投資家のウォーレン・バフェット氏は、自ら、自社の株主向けに年次報告書を書くことで知られています。その際に、彼はいつも、専門家ではない自分の姉が、読んで理解できるかどうかを念頭に書くのだそうです。自分が本当の意味で理解していれば、他者が理解しやすいよう表現できるはずです。伝えたいことが相手に伝わらないのは、伝え方にも問題があるのかもしれません。適切・的確な要点まとめができるよう、予め、しっかりとした分析と真の理解の定着が求められます。

9月28日(水) 川俣高等学校長

ドキドキ

緊張する場面にいるとドキドキする、といった経験は誰にでもあると思います。これは、緊張するという精神的な刺激によって、カテコールアミンという物質が分泌されることで起こる現象です。以前にも話したように、こうした場合には、アドレナリンやノルアドレナリンも同時に分泌されるので、集中力も筋力もアップするなど、心と身体が臨戦状態になっています。ドキドキは、緊張の証というよりもむしろ、脳も身体も最高のパフォーマンスを発揮できる状態、とも言えます。

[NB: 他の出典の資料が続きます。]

File: config.mk
export PLATFORM = sky130hd
export DESIGN_NAME = memwire_probe
export DESIGN_NICKNAME = d
export VERILOG_FILES = /design/src/rtl/memwire_pkg.sv /design/src/rtl/memwire_cursor.sv /design/src/rtl/memwire_verify.sv /design/src/rtl/memwire_probe.sv
export SDC_FILE = /design/constraint.sdc
export NUM_CORES = 1
export LEC_CHECK = 0
export ABC_AREA = 1
export BUFFER_PORTS_ARGS = -buffer_cell sky130_fd_sc_hd__buf_2
export CORE_ASPECT_RATIO = 0.7
export CORE_MARGIN = 8
export CORE_UTILIZATION = 64
export CTS_BUF_LIST = sky130_fd_sc_hd__clkbuf_8 sky130_fd_sc_hd__clkbuf_16
export CTS_CLUSTER_SIZE = 40
export DETAILED_ROUTE_END_ITERATION = 10
export HOLD_SLACK_MARGIN = 0.06
export PLACE_DENSITY = 0.86
export SYNTH_ARGS = -nofsm -noshare
export SYNTH_HDL_FRONTEND = slang
export SYNTH_HIERARCHICAL = 1
export SYNTH_SLANG_ARGS = --single-unit
File: constraint.sdc
create_clock -name clk -period 3.48 [get_ports clk]
set_clock_uncertainty 0.05 [all_clocks]
set_input_delay 0.174 -clock clk [delete_from_list [all_inputs] [get_ports clk]]
set_output_delay 0.174 -clock clk [all_outputs]
set_load 0.03 [all_outputs]
File: src/rtl/memwire_pkg.sv
package memwire_pkg;

   typedef enum logic [1:0] {
      MODE_SWEEP     = 2'b00,
      MODE_PAIR      = 2'b01,
      MODE_CELL      = 2'b10,
      MODE_SWEEP_ALT = 2'b11
   } run_mode_e;

   typedef enum logic [4:0] {
      ST_IDLE,
      ST_REQ,
      ST_RD_BASE,
      ST_RD_OFS,
      ST_WR_BASE,
      ST_WR_OFS,
      ST_VR_BASE,
      ST_VR_OFS,
      ST_RS_OFS,
      ST_RS_BASE,
      ST_C_RD,
      ST_C_W0,
      ST_C_R0,
      ST_C_W1,
      ST_C_R1,
      ST_C_RS,
      ST_REL
   } seq_state_e;

   // tag attached to a read, consumed when its data returns
   typedef enum logic [1:0] {
      CAP_NONE,
      CAP_BASE,
      CAP_OFS,
      CAP_CHK
   } cap_e;

endpackage

File: src/rtl/memwire_cursor.sv
module memwire_cursor #(
   parameter int ADDR_W = 16,
   parameter int DATA_W = 16,
   parameter logic [ADDR_W-1:0] CELL_LO = '0,
   parameter logic [ADDR_W-1:0] CELL_HI = '1
) (
   input  logic              clk,
   input  logic              rst_n,
   input  logic              sweep_init,
   input  logic              step_adv,
   input  logic              cell_adv,
   output logic [ADDR_W-1:0] offset,
   output logic [DATA_W-1:0] tval,
   output logic [ADDR_W-1:0] cell_addr,
   output logic              cell_at_top
);

   localparam logic [ADDR_W-1:0] OFS_FIRST = ADDR_W'(1);

   logic [ADDR_W-1:0] ofs_rot;

   assign ofs_rot     = {offset[ADDR_W-2:0], offset[ADDR_W-1]};
   assign cell_at_top = (cell_addr == CELL_HI);

   always_ff @(posedge clk or negedge rst_n) begin
      if (!rst_n) begin
         offset <= OFS_FIRST;
         tval   <= '0;
      end else if (sweep_init) begin
         offset <= OFS_FIRST;
      end else if (step_adv) begin
         offset <= ofs_rot;
         tval   <= tval + DATA_W'(1);
      end
   end

   always_ff @(posedge clk or negedge rst_n) begin
      if (!rst_n) begin
         cell_addr <= CELL_LO;
      end else if (cell_adv) begin
         cell_addr <= cell_at_top ? CELL_LO : cell_addr + ADDR_W'(1);
      end
   end

endmodule

File: src/rtl/memwire_verify.sv
module memwire_verify
   import memwire_pkg::*;
#(
   parameter int DATA_W = 16
) (
   input  logic              clk,
   input  logic              rst_n,
   input  cap_e              cap,
   input  logic [DATA_W-1:0] exp_val,
   input  logic [DATA_W-1:0] rdata,
   input  logic              err_clr,
   output logic [DATA_W-1:0] save_base,
   output logic [DATA_W-1:0] save_ofs,
   output logic              error
);

   cap_e              tag_q;
   logic [DATA_W-1:0] exp_q;
   logic              miss;

   assign miss = (tag_q == CAP_CHK) && (rdata != exp_q);

   always_ff @(posedge clk or negedge rst_n) begin
      if (!rst_n) begin
         tag_q <= CAP_NONE;
         exp_q <= '0;
      end else begin
         tag_q <= cap;
         exp_q <= exp_val;
      end
   end

   always_ff @(posedge clk or negedge rst_n) begin
      if (!rst_n) begin
         save_base <= '0;
         save_ofs  <= '0;
      end else begin
         if (tag_q == CAP_BASE) save_base <= rdata;
         if (tag_q == CAP_OFS)  save_ofs  <= rdata;
      end
   end

   // a new mismatch wins over a clear in the same cycle
   always_ff @(posedge clk or negedge rst_n) begin
      if (!rst_n)       error <= 1'b0;
      else if (miss)    error <= 1'b1;
      else if (err_clr) error <= 1'b0;
   end

endmodule

File: src/rtl/memwire_probe.sv
module memwire_probe
   import memwire_pkg::*;
#(
   parameter int ADDR_W = 16,
   parameter int DATA_W = 16,
   parameter logic [ADDR_W-1:0] BASE_ADDR = '0,
   parameter logic [ADDR_W-1:0] CELL_LO = '0,
   parameter logic [ADDR_W-1:0] CELL_HI = '1
) (
   input  logic              clk,
   input  logic              rst_n,
   input  logic              start,
   input  logic [1:0]        mode,
   input  logic              err_clr,
   output logic              bus_req,
   input  logic              bus_gnt,
   output logic              mem_en,
   output logic              mem_we,
   output logic [ADDR_W-1:0] mem_addr,
   output logic [DATA_W-1:0] mem_wdata,
   input  logic [DATA_W-1:0] mem_rdata,
   output logic              busy,
   output logic              done,
   output logic              error,
   output logic              pass_done
);

   if (ADDR_W < 2) begin : g_chk_aw
      $error("memwire_probe: ADDR_W must be at least 2");
   end
   if ((DATA_W < 2) || (DATA_W % 2 != 0)) begin : g_chk_dw
      $error("memwire_probe: DATA_W must be even and at least 2");
   end
   if (CELL_LO > CELL_HI) begin : g_chk_cell
      $error("memwire_probe: CELL_LO above CELL_HI");
   end

   // alternating-bit cell patterns
   logic [DATA_W-1:0] pat_lo;
   logic [DATA_W-1:0] pat_hi;
   for (genvar i = 0; i < DATA_W; i++) begin : g_pat
      assign pat_lo[i] = ((i % 2) == 0);
   end
   assign pat_hi = ~pat_lo;

   seq_state_e        st_q, st_d;
   run_mode_e         mode_q;
   logic              wrap_q;

   logic              sweep_init, step_adv, cell_adv;
   logic [ADDR_W-1:0] offset, cell_addr;
   logic [DATA_W-1:0] tval;
   logic              cell_at_top;

   cap_e              cap;
   logic [DATA_W-1:0] exp_val;
   logic [DATA_W-1:0] save_base, save_ofs;

   logic [ADDR_W-1:0] addr_base, addr_pair;
   logic              last_step;

   assign addr_base = BASE_ADDR;
   assign addr_pair = BASE_ADDR + offset;
   assign last_step = (mode_q == MODE_PAIR) || offset[ADDR_W-1];

   memwire_cursor #(
      .ADDR_W (ADDR_W),
      .DATA_W (DATA_W),
      .CELL_LO(CELL_LO),
      .CELL_HI(CELL_HI)
   ) u_cursor (
      .clk        (clk),
      .rst_n      (rst_n),
      .sweep_init (sweep_init),
      .step_adv   (step_adv),
      .cell_adv   (cell_adv),
      .offset     (offset),
      .tval       (tval),
      .cell_addr  (cell_addr),
      .cell_at_top(cell_at_top)
   );

   memwire_verify #(
      .DATA_W(DATA_W)
   ) u_verify (
      .clk      (clk),
      .rst_n    (rst_n),
      .cap      (cap),
      .exp_val  (exp_val),
      .rdata    (mem_rdata),
      .err_clr  (err_clr),
      .save_base(save_base),
      .save_ofs (save_ofs),
      .error    (error)
   );

   always_ff @(posedge clk or negedge rst_n) begin
      if (!rst_n) begin
         st_q   <= ST_IDLE;
         mode_q <= MODE_SWEEP;
         wrap_q <= 1'b0;
      end else begin
         st_q <= st_d;
         if (st_q == ST_IDLE && start) mode_q <= run_mode_e'(mode);
         if (st_q == ST_C_RS)          wrap_q <= cell_at_top;
         else if (st_q == ST_REL)      wrap_q <= 1'b0;
      end
   end

   always_comb begin
      st_d       = st_q;
      mem_en     = 1'b0;
      mem_we     = 1'b0;
      mem_addr   = addr_base;
      mem_wdata  = '0;
      cap        = CAP_NONE;
      exp_val    = '0;
      sweep_init = 1'b0;
      step_adv   = 1'b0;
      cell_adv   = 1'b0;
      unique case (st_q)
         ST_IDLE: begin
            if (start) begin
               st_d       = ST_REQ;
               sweep_init = (mode == MODE_SWEEP) || (mode == MODE_SWEEP_ALT);
            end
         end
         ST_REQ: begin
            if (bus_gnt) st_d = (mode_q == MODE_CELL) ? ST_C_RD : ST_RD_BASE;
         end
         ST_RD_BASE: begin
            mem_en = 1'b1;
            cap    = CAP_BASE;
            st_d   = ST_RD_OFS;
         end
         ST_RD_OFS: begin
            mem_en   = 1'b1;
            mem_addr = addr_pair;
            cap      = CAP_OFS;
            st_d     = ST_WR_BASE;
         end
         ST_WR_BASE: begin
            mem_en    = 1'b1;
            mem_we    = 1'b1;
            mem_wdata = tval;
            st_d      = ST_WR_OFS;
         end
         ST_WR_OFS: begin
            mem_en    = 1'b1;
            mem_we    = 1'b1;
            mem_addr  = addr_pair;
            mem_wdata = ~tval;
            st_d      = ST_VR_BASE;
         end
         ST_VR_BASE: begin
            mem_en  = 1'b1;
            cap     = CAP_CHK;
            exp_val = tval;
            st_d    = ST_VR_OFS;
         end
         ST_VR_OFS: begin
            mem_en   = 1'b1;
            mem_addr = addr_pair;
            cap      = CAP_CHK;
            exp_val  = ~tval;
            st_d     = ST_RS_OFS;
         end
         ST_RS_OFS: begin
            mem_en    = 1'b1;
            mem_we    = 1'b1;
            mem_addr  = addr_pair;
            mem_wdata = save_ofs;
            step_adv  = 1'b1;
            st_d      = last_step ? ST_RS_BASE : ST_RD_OFS;
         end
         ST_RS_BASE: begin
            mem_en    = 1'b1;
            mem_we    = 1'b1;
            mem_wdata = save_base;
            st_d      = ST_REL;
         end
         ST_C_RD: begin
            mem_en   = 1'b1;
            mem_addr = cell_addr;
            cap      = CAP_BASE;
            st_d     = ST_C_W0;
         end
         ST_C_W0: begin
            mem_en    = 1'b1;
            mem_we    = 1'b1;
            mem_addr  = cell_addr;
            mem_wdata = pat_lo;
            st_d      = ST_C_R0;
         end
         ST_C_R0: begin
            mem_en   = 1'b1;
            mem_addr = cell_addr;
            cap      = CAP_CHK;
            exp_val  = pat_lo;
            st_d     = ST_C_W1;
         end
         ST_C_W1: begin
            mem_en    = 1'b1;
            mem_we    = 1'b1;
            mem_addr  = cell_addr;
            mem_wdata = pat_hi;
            st_d      = ST_C_R1;
         end
         ST_C_R1: begin
            mem_en   = 1'b1;
            mem_addr = cell_addr;
            cap      = CAP_CHK;
            exp_val  = pat_hi;
            st_d     = ST_C_RS;
         end
         ST_C_RS: begin
            mem_en    = 1'b1;
            mem_we    = 1'b1;
            mem_addr  = cell_addr;
            mem_wdata = save_base;
            cell_adv  = 1'b1;
            st_d      = ST_REL;
         end
         ST_REL: begin
            st_d = ST_IDLE;
         end
         default: begin
            st_d = ST_IDLE;
         end
      endcase
   end

   assign busy      = (st_q != ST_IDLE);
   assign bus_req   = (st_q != ST_IDLE) && (st_q != ST_REL);
   assign done      = (st_q == ST_REL);
   assign pass_done = (st_q == ST_REL) && wrap_q;

endmodule

==> results of run 1 <==
==> where the power goes <==
part | leakage, uW | switching (uW) | internal, uW
clock | 0.000139 | 475 | 512
combinational | 0.00207 | 1270 | 549
sequential | 0.00141 | 289 | 1590
==> kinds of logic (layout without fill, tap and decap cells) <==
group                    count (synthesis)  count (layout)
adder cells (fa/ha/maj)                  2               2
AND/OR/NAND/NOR                        462             462
XOR/XNOR                                14              14
AO/OA/AOI/OAI                          100             100
buffers and inverters                  143             205
flip-flops                             107             107
==> routing by layer <==
layer / global-route usage (%) / part of all wire, %
met3: 7.08 / 10
met5: 0 / 0
met1: 35.2 / 47
met4: 3.83 / 1.1
met2: 34.1 / 42
==> through the flow <==
step / setup WS [ns] / total power [uW] / cell area (sq um)
floorplan: 1.56 / 3250 / 6120
global placement: 1.40 / 3640 / 6460
detailed placement: 1.30 / 3680 / 6460
CTS: 0.939 / 4680 / 6780
global route: 0.760 / 4980 / 6780
finish: 0.923 / 4690 / 6780
==> cells in the mapped netlist, types with 7 or more instances <==
cell / instances / share of area (%)
inv_1: 118 / 7.2
nand2_2: 17 / 1.7
xnor2_1: 7 / 1.0
nor2_1: 76 / 4.7
nand2_1: 301 / 18
o211ai_1: 17 / 2.1
nand2_4: 11 / 2.0
xor2_1: 7 / 1.0
dfrtp_1: 106 / 43
nand4_1: 12 / 1.2
buf_2: 9 / 0.74
nor2_2: 8 / 0.82
o21ai_0: 37 / 3.0
o22ai_1: 15 / 1.5
nand3_1: 22 / 1.8
o21ai_2: 16 / 2.3
==> area by class of cell <==
type | instances | area, sq um
repair buffers | 67 | 373
flip-flops and latches | 107 | 2680
clock inverters | 6 | 47.5
well taps | 128 | 160
inverters | 122 | 458
multi-input cells | 578 | 2820
fillers | 747 | 2720
clock buffers | 10 | 239
==> worst max-delay path: stages, from the launching register on <==
cell	delay [ns]
dfrtp_1	0.53
inv_2	0.15
nand3_2	0.13
nor2_4	0.36
inv_2	0.12
nand4_4	0.30
nand2_1	0.10
nand2_1	0.08
buf_2	0.20
==> flip-flops by register name, indices dropped and copies added, names as in the netlist <==
register and count:
u_cursor/cell_addr 16, u_cursor/offset 16, u_cursor/tval 16, u_verify/exp_q 16
u_verify/save_base 16, u_verify/save_ofs 16, st_q 5, mode_q 2
u_verify/tag_q 2, u_verify/error 1, wrap_q 1
==> worst max path at each step <==
stage / endpoint / from
5_1_grt: mem_addr[15] / st_q[4]
2_1_floorplan: u_cursor/tval[9] / st_q[2]
3_5_place_dp: u_cursor/tval[12] / st_q[4]
4_1_cts: mem_addr[8] / st_q[4]
6_report: mem_addr[8] / st_q[4]
3_3_place_gp: u_cursor/tval[9] / st_q[4]
==> repair_timing <==
| action | 4_1_cts | 5_1_grt |
|---|---|---|
| endpoints found under the setup margin | 0 | 0 |
| endpoints found under the hold margin | 55 | 0 |
| hold buffers | 3 | 0 |
| gates resized for setup | 0 | 0 |
==> metrics.csv, run 1 <==
metric,value,unit
status,"finished, final reports clean",
gr ovfl total,0,
Worst Path Arrival,2.33,ns
fin crit share,73.5,%
Setup Total Neg Slack,0,ns
CTS tree,done,
"IR drop worst, VDD",0.000517,V
Synth Flop Type,dfrtp_1,
post-placement cell count,999,
share of synthesized flip-flops with an asynchronous set or reset,100,%
initial drt markers,586,
DRC Markers,0,
Worst slew margin,34.8,%
main combinational cell family by area after synthesis,simple AND/OR/NAND/NOR gates,
layout cells sized above 1,16.4,%
Hold WS,0.0728,ns
hold endpoint,u_verify/save_ofs[13],
Compound-Gate Fraction of Synth Area,10.6,%
Reg-to-Reg Start,st_q[4],
Setup crit start kind,flip-flop,
xor-xnor portion of the synthesized cell area,2.00,%
Lkg Pwr,0.00362,uW
fin cells,1018,
number of synthesized register bits,107,
setup violators final,0,
IO Port Bufs,61,
crit path time final,2.56,ns
Fin. Hold Viols,0,
hold-critical path depth,3,
adder-cell area share of the yosys netlist,0.409,%
P per Cell Area,692,nW/um^2
worst endpoint required time,3.26,ns
die area,13000,sq um
slew at the pin closest to its max-slew limit,0.975,ns
simple-gate portion of the synthesized area,33.1,%
io pins,62,
reg-to-reg endpoint,u_cursor/tval[12],
number of global-route vias before repair,4984,
Syn Nets,853,
Die Wd,133,um
Root Driver,clkbuf_16,
Post-DP HPWL,10.8,mm
mapped cell area,6120,sq um
H-tree levels,3,
final core occ,71.4,%
clk sinks,107,
Reg2Reg Setup Slack,1.17,ns
Total Wirelength,15.1,mm
Unique masters post-synth,38,
unrepaired setup endpoints after global routing,false,
Final Max Tran Viols,0,
first-pass GRT wire length,25.1,mm
drt pass-1 iters,6,
worst-path fanout max,16,
gpl congestion,1.00,
Hold Path Class,input port to flip-flop,
antenna violations before repair,0,
All-Layer GR Usage,23.8,%
hold_sp,mem_rdata[13],
Clock Pin Slew Worst Setup and Hold Paths,0.07,ns
"Avg Cell Area, Syn",7.39,sq um
endpoint class of the critical path,output port,
routed vias,5513,
"most common cell after layout, fill and taps aside",nand2_1,
CTS buffer count,9,
later-pin clock latency in the skew report,0.35,ns
Crit Path Class,flip-flop to output port,
post-route ant nets,0,
die height,97.8,um
# rows,30,
Inserted Diodes,0,
Ys Warns,6,
R2R cell count,12,
"leading cell types in the layout, fill and taps excluded","301 x nand2_1, 118 x inv_1, 106 x dfrtp_1",
synthesis-to-finish area growth,10.8,%
Starting Density,64.4,%
# Post-CTS Setup Buffers,0,
nets@finish,910,
Gate Count Post-Synth,828,
"EDFF count, synth",0,
Core ar.,9500,sq um
largest net degree at the start of global routing,55,
sequential element share of the synthesized area,43.8,%
Max Cap Viol,0,
Wirelength per Cell,14.9,um
Via density,5.42,
clk buf depth,2,
Highest Clock Rate,0.391,GHz
mux cell area share after synthesis,0,%
Power figures use the tool's default switching activity.
==> run 2, diff against run 1 <==
CORE_UTILIZATION = 60   (was 64)
PLACE_DENSITY = 0.81   (was 0.86)
clock period = 2.5 ns   (was 3.48 ns; I/O delays follow)
==> run 2 against run 1 <==
  * Combinational power up 45%
  * Routed wire length is 2.7% higher
  * Global-route usage shrank 0.17 points
  * Clock power increased by 54%
  * Power grew 44%
  * Critical path depth unchanged
  * Non-clock buffer count increased by 22
  * Critical path type unchanged
  * Highest routed layer unchanged
==> metrics.csv, run 2 (synthesis gave the netlist of run 1 again) <==
metric,value,unit,change
Crit Path Class,flip-flop to output port,,unchanged
Reg-to-Reg Start,st_q[0],,was st_q[4]
reg-to-reg endpoint,u_cursor/offset[8],,was u_cursor/tval[12]
Worst Path Arrival,2.12,ns,was 2.33 ns
IO Port Bufs,61,,unchanged
Highest Clock Rate,0.436,GHz,
hold_sp,mem_rdata[14],,was mem_rdata[13]
Max Cap Viol,0,,unchanged
routed vias,5509,,was 5513
crit path time final,2.29,ns,
hold endpoint,u_verify/save_ofs[14],,was u_verify/save_ofs[13]
slew at the pin closest to its max-slew limit,0.617,ns,was 0.975 ns
"IR drop worst, VDD",0.000527,V,was 0.000517 V
Root Driver,clkbuf_16,,unchanged
Post-DP HPWL,11.0,mm,was 10.8 mm
worst endpoint required time,2.33,ns,was 3.26 ns
CTS buffer count,9,,unchanged
hold-critical path depth,3,,unchanged
drt pass-1 iters,5,,was 6
die area,13700,sq um,was 13000 sq um
gpl congestion,0.949,,was 1.00
Worst slew margin,58.9,%,was 34.8%
clk sinks,107,,unchanged
Wirelength per Cell,14.9,um,about the same
P per Cell Area,961,nW/um^2,was 692 nW/um^2
H-tree levels,3,,unchanged
# rows,31,,was 30
Setup Total Neg Slack,0,ns,unchanged
Total Wirelength,15.6,mm,was 15.1 mm
Lkg Pwr,0.00374,uW,was 0.00362 uW
die height,100,um,was 97.8 um
Starting Density,60.4,%,was 64.4%
total power,6770,uW,was 4690 uW
antenna violations before repair,0,,unchanged
layout cells sized above 1,16.6,%,was 16.4%
Via density,5.28,,was 5.42
io pins,62,,unchanged
initial drt markers,537,,was 586
synthesis-to-finish area growth,15.2,%,was 10.8%
number of global-route vias before repair,5086,,was 4984
setup violators final,0,,unchanged
nets@finish,932,,was 910
Hold Path Class,input port to flip-flop,,unchanged
R2R cell count,8,,was 12
"most common cell after layout, fill and taps aside",nand2_1,,unchanged
CTS tree,done,,unchanged
later-pin clock latency in the skew report,0.34,ns,was 0.35 ns
worst-path fanout max,15,,was 16
Die Wd,137,um,was 133 um
Inserted Diodes,0,,unchanged
Final Max Tran Viols,0,,unchanged
fin crit share,91.7,%,
endpoint class of the critical path,output port,,unchanged
Fin. Hold Viols,0,,unchanged
post-placement cell count,1007,,was 999
clk buf depth,2,,unchanged
"leading cell types in the layout, fill and taps excluded","299 x nand2_1, 120 x inv_1, 106 x dfrtp_1",,"was 301 x nand2_1, 118 x inv_1, 106 x dfrtp_1"
All-Layer GR Usage,23.7,%,was 23.8%
unrepaired setup endpoints after global routing,false,,unchanged
Clock Pin Slew Worst Setup and Hold Paths,0.07,ns,about the same
largest net degree at the start of global routing,49,,was 55
Reg2Reg Setup Slack,0.25,ns,was 1.17 ns
post-route ant nets,0,,unchanged
gr ovfl total,0,,unchanged
status,"finished, final reports clean",,unchanged
Core ar.,10100,sq um,was 9500 sq um
first-pass GRT wire length,25.6,mm,was 25.1 mm
Setup crit start kind,flip-flop,,unchanged
DRC Markers,0,,unchanged
fin cells,1044,,was 1018
## run 2: worst max-delay path by stage
stage	slack, ns	cells after the start	endpoint	start
finish	0.21	8	mem_wdata[4]	st_q[3]
global route	0.04	8	u_cursor/offset[13]	st_q[0]
CTS	0.08	8	mem_wdata[4]	st_q[3]
detailed placement	0.37	12	u_cursor/tval[13]	st_q[4]
global placement	0.42	8	u_cursor/offset[9]	st_q[0]
floorplan	0.58	11	u_cursor/tval[9]	st_q[2]
## run 2: cell type report
cell class | count | area, sq um
Inverter | 122 | 458
Clock inverter | 7 | 92.6
Tap cell | 132 | 165
Timing Repair Buffer | 89 | 584
Multi-Input combinational cell | 578 | 2840
Clock buffer | 9 | 225
Sequential cell | 107 | 2680
Fill cell | 836 | 3080
## run 2: metrics by stage
stage          utilization [%]  cell area (sq um)  hold WS [ns]  setup slack (ns)
3_3_place_gp              64.0               6480         0.128             0.420
5_1_grt                   69.6               7050        0.0731            0.0388
4_1_cts                   69.2               7000        0.0667            0.0819
3_5_place_dp              64.0               6480         0.123             0.375
6_report                  69.6               7050        0.0839             0.208
2_1_floorplan                -               6120        -0.221             0.584
## run 2: worst max-delay path, stage by stage, from the launching register on
cell and delay [ns]:
dfrtp_1 0.47, inv_1 0.12, nand2_1 0.05, nor2_1 0.22, nand2_2 0.26, o21ai_0 0.33
nor2_1 0.07, nand2_1 0.06, buf_2 0.19
## run 2: repair_timing
item,in CTS,in global routing
endpoints found under the setup margin,0,31
hold endpoints to repair,68,0
buffers inserted,0,1
resized for setup,0,7
hold buffers,20,0
## run 2: per-layer routing
| metal | vias to the layer above | GRT usage, % | part of all wire [%] |
|---|---|---|---|
| li1 | 2720 | - | - |
| met1 | 2545 | 35.0 | 47 |
| met2 | 226 | 33.6 | 42 |
| met3 | 18 | 5.98 | 9.7 |
| met4 | 0 | 5.97 | 1.3 |
| met5 | - | 0 | 0 |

生徒の皆さんが試験や試合の際にドキドキしたら、いつもよりもうまくできる兆候、成功する証、と考えることができます。

9月26日(月) 川俣高等学校長

言葉の印象

「天使のように」「悪魔のように」に続く言葉を考えなさい、と問われたとします。通常であれば、「天使のように清らかに、悪魔のようにずる賢く」など、天使には良き言葉を、一方で、悪魔には悪しき言葉を続ける傾向にあります。また、それらの言葉に、「大胆に」か「細心に」のいずれかを続けるとすれば、「天使には細心、悪魔には大胆」を続けると、何となくですが腑に落ちそうです。でも、ゲーテの「ファウスト」に描かれている悪魔は、天使と比較して細かく取り決めをするなど、意外にも慎重で憶病な性格をしています。ということは、「大胆なのは天使、細心なのは悪魔」とも言うことができるのです。私たちは長い経験によって、言葉の持つ印象を決めている場合があります。でも、その印象が違っていることもよく見られます。調べてみると興味深いかもしれませんね。ちなみに、「天使のように大胆に、悪魔のように細心に」という言葉は、映画づくりのコツについて問われた際に、映画監督の黒澤明氏が話された表現です。

9月22日(木) 川俣高等学校長

好きなこと

仕事に取り組んでいるときに、光り輝くような存在である理由を尋ねると、「仕事が好きだから。」と答える方が多くいらっしゃいます。好きなことから得られる経験やスキルは、減ることのない財産になるので、ますます仕事が好きになる好循環を生み出しているようにも思えます。「自由にできる仕事だから。」という答えも耳にします。でも、ここでいう自由とは好き放題することではなく、自分の望んだ人生を、自分で責任をもって選択し生きていくことを意味します。マイケル・サンデル教授が講義の中で述べた、「自由とは、自分のルールに従って行動すること、すなわち、自律のことである。」という内容に匹敵します。一流の仕事人は皆、心から仕事を楽しんでいます。生徒の皆さんの場合には、仕事を学習に置き換えて考えてみてください。本校には今日も、心から学習を楽しめる機会が多く用意されています。

9月21日(水) 川俣高等学校長

直 観

直観は、誰もが備えている能力です。アメリカのヴァンダービルト大学の研究チームによると、論理的に考え熟慮の末に行動するときと、直観によって物事を判断するときでは、脳で行われている情報処理のプロセスが全く異なる、と指摘しています。直観で判断を下すとき、人は論理的な思考プロセスを無視します。では、直観による判断には誤りが多いのか、と言えば、そうではありません。イスラエルの大学での研究によると、左右に2つの異なる数字を瞬間的に表示して、数字の大きい方を尋ねると、被験者の9割は正しい判断をしたそうです。人は、意識的、論理的に思考しても無理なことに対して、直観的に判断することで正しい選択ができる生き物なのです。人が、自分の身を守るために発達したと考えられるこの直観を、もっと大切な存在として扱う必要がありそうです。